= Compliance (physiology) =

Ability of a biological organ to distend
Compliance is the ability of a hollow organ (vessel) to distend and increase volume with increasing transmural pressure or the tendency of a hollow organ to resist recoil toward its original dimensions on application of a distending or compressing force. The reciprocal of compliance is elastance, a measure of the tendency of a hollow organ to recoil toward its original dimensions upon removal of a distending or compressing force.

==Blood vessels==
The terms elastance and compliance are of particular significance in cardiovascular physiology and respiratory physiology. In compliance, an increase in volume occurs in a vessel when the pressure in that vessel is increased. The tendency of the arteries and veins to stretch in response to pressure has a large effect on perfusion and blood pressure. This physically means that blood vessels with a higher compliance deform easier than lower compliance blood vessels under the same pressure and volume conditions.
Venous compliance is approximately 30 times larger than arterial compliance.
Compliance is calculated using the following equation, where $\Delta V$ is the change in volume (mL), and $\Delta P$ is the change in pressure (mmHg):
$C = \frac{ \Delta V}{ \Delta P}$

Physiologic compliance is generally in agreement with the above and adds $\tfrac{dP}{dt}$ as a common academic physiologic measurement of both pulmonary and cardiac tissues. Adaptation of equations initially applied to rubber and latex allow modeling of the dynamics of pulmonary and cardiac tissue compliance.

Veins have a much higher compliance than arteries (largely due to their thinner walls.) Veins which are abnormally compliant can be associated with edema. Pressure stockings are sometimes used to externally reduce compliance, and thus keep blood from pooling in the legs.

 Vasodilation and vasoconstriction are complex phenomena; they are functions not merely of the fluid mechanics of pressure and tissue elasticity but also of active homeostatic regulation with hormones and cell signaling, in which the body produces endogenous vasodilators and vasoconstrictors to modify its vessels' compliance. For example, the muscle tone of the smooth muscle tissue of the tunica media can be adjusted by the renin–angiotensin system. In patients whose endogenous homeostatic regulation is not working well, dozens of pharmaceutical drugs that are also vasoactive can be added. The response of vessels to such vasoactive substances is called vasoactivity (or sometimes vasoreactivity). Vasoactivity can vary between persons because of genetic and epigenetic differences, and it can be impaired by pathosis and by age. This makes the topic of haemodynamic response (including vascular compliance and vascular resistance) a matter of medical and pharmacologic complexity beyond mere hydraulic considerations (which are complex enough by themselves).

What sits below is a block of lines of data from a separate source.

### config.mk
export PLATFORM = sky130hd
export DESIGN_NAME = bcd_alu
export DESIGN_NICKNAME = d
export VERILOG_FILES = /design/src/rtl/bcd_alu_pkg.sv /design/src/rtl/bcd_bin_core.sv /design/src/rtl/bcd_dec_add.sv /design/src/rtl/bcd_dec_sub.sv /design/src/rtl/bcd_alu.sv
export SDC_FILE = /design/constraint.sdc
export NUM_CORES = 1
export LEC_CHECK = 0
export BUFFER_PORTS_ARGS = -buffer_cell sky130_fd_sc_hd__clkbuf_2
export CAP_MARGIN = 5
export CORE_ASPECT_RATIO = 2
export CORE_UTILIZATION = 40
export CTS_BUF_LIST = sky130_fd_sc_hd__clkbuf_2 sky130_fd_sc_hd__clkbuf_4 sky130_fd_sc_hd__clkbuf_8
export CTS_CLUSTER_SIZE = 14
export DETAILED_ROUTE_END_ITERATION = 7
export GPL_TIMING_DRIVEN = 0
export PLACE_DENSITY = 0.66
export SETUP_SLACK_MARGIN = 0.5
export SLEW_MARGIN = 20
export SYNTH_ARGS = -nofsm -noshare
export SYNTH_HDL_FRONTEND = slang
export SYNTH_SLANG_ARGS = --single-unit
export TNS_END_PERCENT = 1
### constraint.sdc
create_clock -name clk -period 6.2 [get_ports clk]
set_input_delay 0.93 -clock clk [delete_from_list [all_inputs] [get_ports clk]]
set_output_delay 0.93 -clock clk [all_outputs]
set_load 0.05 [all_outputs]
### src/rtl/bcd_alu_pkg.sv
package bcd_alu_pkg;
    localparam int DW  = 8;            // operand width
    localparam int NW  = DW / 2;       // digit (nibble) width
    localparam int LW  = NW + 1;       // digit sum with carry/borrow bit
    localparam int XW  = DW + 1;       // byte sum with carry/borrow bit

    localparam logic [NW-1:0] DIG_FIX  = NW'(6);
    localparam logic [LW-1:0] DIG_TEN  = LW'(10);
    localparam logic [XW-1:0] HI_LIMIT = XW'(8'hA0);
    localparam logic [DW-1:0] HI_FIX   = DW'(8'h60);

    typedef struct packed {
        logic n;
        logic v;
        logic z;
        logic c;
    } alu_flags_t;

    typedef enum logic [0:0] {
        ST_IDLE = 1'b0,
        ST_OUT  = 1'b1
    } out_state_e;
endpackage

### src/rtl/bcd_bin_core.sv
module bcd_bin_core
    import bcd_alu_pkg::*;
(
    input  logic [DW-1:0] a,
    input  logic [DW-1:0] b,
    input  logic          cin,
    input  logic          sub,
    output logic [DW-1:0] sum,
    output logic          cout,
    output logic          ovf
);
    logic [DW-1:0] b_eff;
    logic [XW-1:0] full;

    always_comb begin
        b_eff = sub ? ~b : b;
        full  = {1'b0, a} + {1'b0, b_eff} + {{DW{1'b0}}, cin};
        sum   = full[DW-1:0];
        cout  = full[DW];
        ovf   = (a[DW-1] == b_eff[DW-1]) && (full[DW-1] != a[DW-1]);
    end
endmodule

### src/rtl/bcd_dec_add.sv
module bcd_dec_add
    import bcd_alu_pkg::*;
(
    input  logic [DW-1:0] a,
    input  logic [DW-1:0] b,
    input  logic          cin,
    output logic [DW-1:0] res,
    output logic          cout,
    output logic          ovf
);
    logic [LW-1:0] lo_raw;
    logic          lo_adj;
    logic [NW-1:0] lo_dig;
    logic [LW-1:0] lo_fix;
    logic [XW-1:0] hi_sum;
    logic          hi_adj;

    always_comb begin
        // low digit with decimal adjust; a carry becomes 0x10 into the high sum
        lo_raw = {1'b0, a[NW-1:0]} + {1'b0, b[NW-1:0]} + {{NW{1'b0}}, cin};
        lo_adj = (lo_raw >= DIG_TEN);
        lo_dig = lo_raw[NW-1:0] + DIG_FIX;
        lo_fix = lo_adj ? {1'b1, lo_dig} : lo_raw;

        // high part: digit-aligned operands plus corrected low part
        hi_sum = {1'b0, a[DW-1:NW], {NW{1'b0}}}
               + {1'b0, b[DW-1:NW], {NW{1'b0}}}
               + {{(XW-LW){1'b0}}, lo_fix};

        // overflow is judged before the high correction
        ovf    = (a[DW-1] == b[DW-1]) && (hi_sum[DW-1] != a[DW-1]);
        hi_adj = (hi_sum >= HI_LIMIT);
        res    = hi_adj ? (hi_sum[DW-1:0] + HI_FIX) : hi_sum[DW-1:0];
        cout   = hi_adj;
    end
endmodule

### src/rtl/bcd_dec_sub.sv
module bcd_dec_sub
    import bcd_alu_pkg::*;
(
    input  logic [DW-1:0] a,
    input  logic [DW-1:0] b,
    input  logic          cin,
    output logic [DW-1:0] res
);
    logic [LW-1:0] lo_raw;
    logic          lo_brw;
    logic [XW-1:0] part;
    logic          hi_brw;
    logic [DW-1:0] fix;

    always_comb begin
        // low digit: borrow keeps only the digit, no 6 taken here
        lo_raw = {1'b0, a[NW-1:0]} - {1'b0, b[NW-1:0]} - {{NW{1'b0}}, ~cin};
        lo_brw = lo_raw[NW];

        // high part: borrow from the low digit costs 0x10
        part   = {1'b0, a[DW-1:NW], lo_raw[NW-1:0]}
               - {1'b0, b[DW-1:NW], {NW{1'b0}}}
               - (lo_brw ? XW'(9'h010) : XW'(0));
        hi_brw = part[DW];

        // 0x60 for a high borrow, then 6 for a low borrow, merged into one constant
        fix    = {1'b0, hi_brw, hi_brw, 1'b0, 1'b0, lo_brw, lo_brw, 1'b0};
        res    = part[DW-1:0] - fix;
    end
endmodule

The relationship between vascular compliance, pressure, and flow rate is:$$Q=C\frac{\mathrm{d}P}{\mathrm{d}t}=\mathrm{(flow rate)(cm^3/sec)}$$

===Arterial compliance===

The classic definition by MP Spencer and AB Denison of compliance ($C$) is the change in arterial blood volume ($\Delta V$) due to a given change in arterial blood pressure ($\Delta P$). They wrote this in the "Handbook of Physiology" in 1963 in work entitled "Pulsatile Flow in the Vascular System". So, $C=\frac{\Delta V}{\Delta P}$.

Arterial compliance is an index of the elasticity of large arteries such as the thoracic aorta. Arterial compliance is an important cardiovascular risk factor. Compliance diminishes with age and menopause. Arterial compliance is measured by ultrasound as a pressure (carotid artery) and volume (outflow into aorta) relationship.

Compliance, in simple terms, is the degree to which a container experiences pressure or force without disruption. It is used as an indication of arterial stiffness. An increase in the age and also in the systolic blood pressure (SBP) is accompanied with decrease on arterial compliance.

Endothelial dysfunction results in reduced compliance (increased arterial stiffness), especially in the smaller arteries. This is characteristic of patients with hypertension. However, it may be seen in normotensive patients (with normal blood pressure) before the appearance of clinical hypertension. Reduced arterial compliance is also seen in patients with diabetes and also in smokers. It is actually a part of a vicious cycle that further elevates blood pressure, aggravates atherosclerosis (hardening of the arteries), and leads to increased cardiovascular risk. Arterial compliance can be measured by several techniques. Most of them are invasive and are not clinically appropriate. Pulse contour analysis is a non-invasive method that allows easy measurement of arterial elasticity to identify patients at risk for cardiovascular events.